Speaking Through Pictures: Images vs. Icons
Xiaojuan Ma, Jordan Boyd-Graber, Sonya Nikolova, Perry R. Cook · 2009 · Proceedings of the 11th International ACM SIGACCESS Conference on Computers and Accessibility (Assets '09) · doi:10.1145/1639642.1639672
Summary
This paper investigates whether freely available web images can serve as effective substitutes for professionally designed icons in assistive communication systems for people with aphasia. Existing icon-based systems like Lingraphica and C-VIC (Computerized Visual Communication) help people with aphasia construct sentences by arranging pictorial symbols that are translated into spoken or written language. However, these systems suffer from severely limited vocabularies — typically only a few thousand icons — making it difficult for users to communicate about everyday topics like local news, new medications, or current events. Adding new icons requires specialist designers, creating a frustrating bottleneck. The authors propose using web images sourced from databases like the ESP Game and ImageNet as a scalable alternative. They conducted two studies: Experiment 1 recruited 24 elderly participants from a senior center to compare how well web images versus Lingraphica icons conveyed word meaning when embedded in sentences.
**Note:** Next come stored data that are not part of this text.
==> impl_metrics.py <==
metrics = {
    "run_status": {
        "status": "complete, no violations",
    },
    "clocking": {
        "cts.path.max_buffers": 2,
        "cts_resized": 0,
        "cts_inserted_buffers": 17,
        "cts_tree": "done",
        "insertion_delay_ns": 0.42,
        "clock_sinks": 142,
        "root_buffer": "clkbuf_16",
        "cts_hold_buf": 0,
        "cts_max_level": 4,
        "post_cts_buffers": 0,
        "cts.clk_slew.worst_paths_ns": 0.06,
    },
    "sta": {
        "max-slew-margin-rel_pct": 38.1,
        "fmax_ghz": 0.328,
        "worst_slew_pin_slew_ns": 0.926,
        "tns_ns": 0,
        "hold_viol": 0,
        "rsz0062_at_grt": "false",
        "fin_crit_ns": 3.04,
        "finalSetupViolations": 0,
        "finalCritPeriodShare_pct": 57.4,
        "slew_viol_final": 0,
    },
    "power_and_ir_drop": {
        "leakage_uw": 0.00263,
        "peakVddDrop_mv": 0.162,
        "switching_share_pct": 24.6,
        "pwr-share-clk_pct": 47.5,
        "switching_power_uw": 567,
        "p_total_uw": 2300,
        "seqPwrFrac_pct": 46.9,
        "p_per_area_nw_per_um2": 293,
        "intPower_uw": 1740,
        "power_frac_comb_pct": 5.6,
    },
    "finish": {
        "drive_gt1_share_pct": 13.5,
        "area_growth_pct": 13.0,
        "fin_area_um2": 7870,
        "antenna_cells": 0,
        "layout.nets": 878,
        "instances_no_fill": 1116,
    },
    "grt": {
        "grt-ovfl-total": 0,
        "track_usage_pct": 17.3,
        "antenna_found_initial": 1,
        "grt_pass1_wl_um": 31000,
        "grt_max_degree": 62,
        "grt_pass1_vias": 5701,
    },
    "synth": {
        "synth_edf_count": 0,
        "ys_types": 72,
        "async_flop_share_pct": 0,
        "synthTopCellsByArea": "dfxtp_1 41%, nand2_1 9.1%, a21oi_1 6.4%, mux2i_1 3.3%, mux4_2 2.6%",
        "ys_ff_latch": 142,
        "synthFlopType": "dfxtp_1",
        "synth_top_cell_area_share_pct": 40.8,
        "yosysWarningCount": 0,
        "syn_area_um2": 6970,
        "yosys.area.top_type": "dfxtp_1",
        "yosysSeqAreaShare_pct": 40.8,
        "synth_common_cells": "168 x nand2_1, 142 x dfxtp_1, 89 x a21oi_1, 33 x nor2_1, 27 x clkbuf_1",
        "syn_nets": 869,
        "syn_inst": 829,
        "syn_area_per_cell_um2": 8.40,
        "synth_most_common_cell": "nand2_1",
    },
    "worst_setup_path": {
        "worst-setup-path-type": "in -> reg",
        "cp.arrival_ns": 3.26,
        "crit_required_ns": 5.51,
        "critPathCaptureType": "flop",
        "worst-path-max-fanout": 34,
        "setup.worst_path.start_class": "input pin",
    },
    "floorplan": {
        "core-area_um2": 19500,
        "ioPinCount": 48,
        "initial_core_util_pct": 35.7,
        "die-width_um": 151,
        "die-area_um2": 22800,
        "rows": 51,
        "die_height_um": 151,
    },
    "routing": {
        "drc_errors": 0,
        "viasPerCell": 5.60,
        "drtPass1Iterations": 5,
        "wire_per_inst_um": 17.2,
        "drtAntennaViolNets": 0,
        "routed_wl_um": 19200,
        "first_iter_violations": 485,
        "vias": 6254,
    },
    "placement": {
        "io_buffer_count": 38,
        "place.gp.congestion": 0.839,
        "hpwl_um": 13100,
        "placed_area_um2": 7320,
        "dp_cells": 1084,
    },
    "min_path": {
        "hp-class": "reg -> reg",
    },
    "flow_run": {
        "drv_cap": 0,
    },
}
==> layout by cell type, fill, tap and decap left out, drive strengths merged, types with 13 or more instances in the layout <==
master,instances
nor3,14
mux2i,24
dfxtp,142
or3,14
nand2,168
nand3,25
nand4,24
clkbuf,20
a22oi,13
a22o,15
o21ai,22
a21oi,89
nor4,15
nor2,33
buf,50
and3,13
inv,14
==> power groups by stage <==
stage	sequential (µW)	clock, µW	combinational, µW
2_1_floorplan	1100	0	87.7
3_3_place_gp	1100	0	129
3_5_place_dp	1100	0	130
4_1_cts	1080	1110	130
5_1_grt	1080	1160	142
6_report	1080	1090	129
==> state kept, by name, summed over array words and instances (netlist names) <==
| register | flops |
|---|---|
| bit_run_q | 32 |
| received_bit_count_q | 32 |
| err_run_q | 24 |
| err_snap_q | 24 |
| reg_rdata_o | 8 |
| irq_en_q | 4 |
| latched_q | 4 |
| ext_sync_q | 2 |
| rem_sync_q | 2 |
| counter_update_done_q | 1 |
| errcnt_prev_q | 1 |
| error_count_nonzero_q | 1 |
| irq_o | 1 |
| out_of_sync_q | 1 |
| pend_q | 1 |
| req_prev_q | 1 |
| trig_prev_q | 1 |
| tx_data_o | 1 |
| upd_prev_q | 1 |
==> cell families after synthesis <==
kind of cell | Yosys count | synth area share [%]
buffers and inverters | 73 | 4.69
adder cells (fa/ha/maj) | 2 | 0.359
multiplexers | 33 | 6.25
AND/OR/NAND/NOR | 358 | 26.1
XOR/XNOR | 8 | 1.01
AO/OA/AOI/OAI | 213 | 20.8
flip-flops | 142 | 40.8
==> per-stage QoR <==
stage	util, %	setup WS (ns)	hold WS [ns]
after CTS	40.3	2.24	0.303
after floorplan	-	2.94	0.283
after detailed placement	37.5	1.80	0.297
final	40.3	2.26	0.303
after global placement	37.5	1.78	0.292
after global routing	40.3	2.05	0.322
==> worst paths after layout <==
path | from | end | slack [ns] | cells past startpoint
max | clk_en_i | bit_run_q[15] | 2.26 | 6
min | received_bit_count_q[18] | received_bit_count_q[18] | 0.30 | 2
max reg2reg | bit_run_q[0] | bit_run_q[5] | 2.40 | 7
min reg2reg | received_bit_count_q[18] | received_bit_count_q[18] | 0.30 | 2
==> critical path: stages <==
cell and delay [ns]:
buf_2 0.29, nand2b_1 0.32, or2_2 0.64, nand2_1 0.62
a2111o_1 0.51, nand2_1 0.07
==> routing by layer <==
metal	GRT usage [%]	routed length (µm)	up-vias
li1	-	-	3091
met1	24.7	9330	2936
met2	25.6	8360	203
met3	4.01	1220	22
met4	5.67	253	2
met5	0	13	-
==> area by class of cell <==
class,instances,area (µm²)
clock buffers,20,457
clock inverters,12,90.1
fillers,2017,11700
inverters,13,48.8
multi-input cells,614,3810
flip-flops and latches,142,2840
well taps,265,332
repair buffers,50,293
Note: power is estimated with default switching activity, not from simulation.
Experiment 2 tested 50 individuals with aphasia at a rehabilitation center, presenting both icons and images alongside audio pronunciations and asking participants to select the correct word from five options. The between-subjects and within-subjects designs respectively controlled for modality bias and individual variability in the aphasia population.
Key findings
Experiment 1 found no statistically significant difference between images and icons at the sentence level, with both modalities scoring similarly on human-coded accuracy (icons: 0.76, images: 0.77). Both performed well for nouns but struggled with adjectives and verbs. Images were slightly better for understanding nouns, while icons performed marginally better for other word classes. Experiment 2, conducted with people with aphasia, confirmed these results: error rates for icons were higher than images in 13 out of 25 nouns tested. Accuracy and entropy measures showed images slightly outperformed icons, though not significantly. People with high and medium cognitive levels were faster with images, while those with low cognitive levels were faster with icons. Response times were generally comparable, with no significant speed difference between modalities. Abstract nouns like "appointment," "government," and "trouble" were difficult for both images and icons, while concrete nouns were easier to interpret in both formats.
Relevance
This research has significant practical implications for expanding communication options for people with aphasia. By demonstrating that web images can match professionally designed icons in conveying meaning, the study opens the door to vastly larger visual vocabularies sourced from the internet — potentially millions of images versus the few thousand available in commercial icon sets. For accessibility practitioners, this suggests that assistive communication tools need not be constrained by expensive, slow icon development processes. The findings also highlight important design considerations: concrete concepts are easier to represent visually than abstract ones regardless of format, and cognitive level influences which modality works best. The study's limitations include relatively small sample sizes and the inherent variability in the aphasia population, but the consistent finding across both elderly and aphasic participants strengthens confidence in the results.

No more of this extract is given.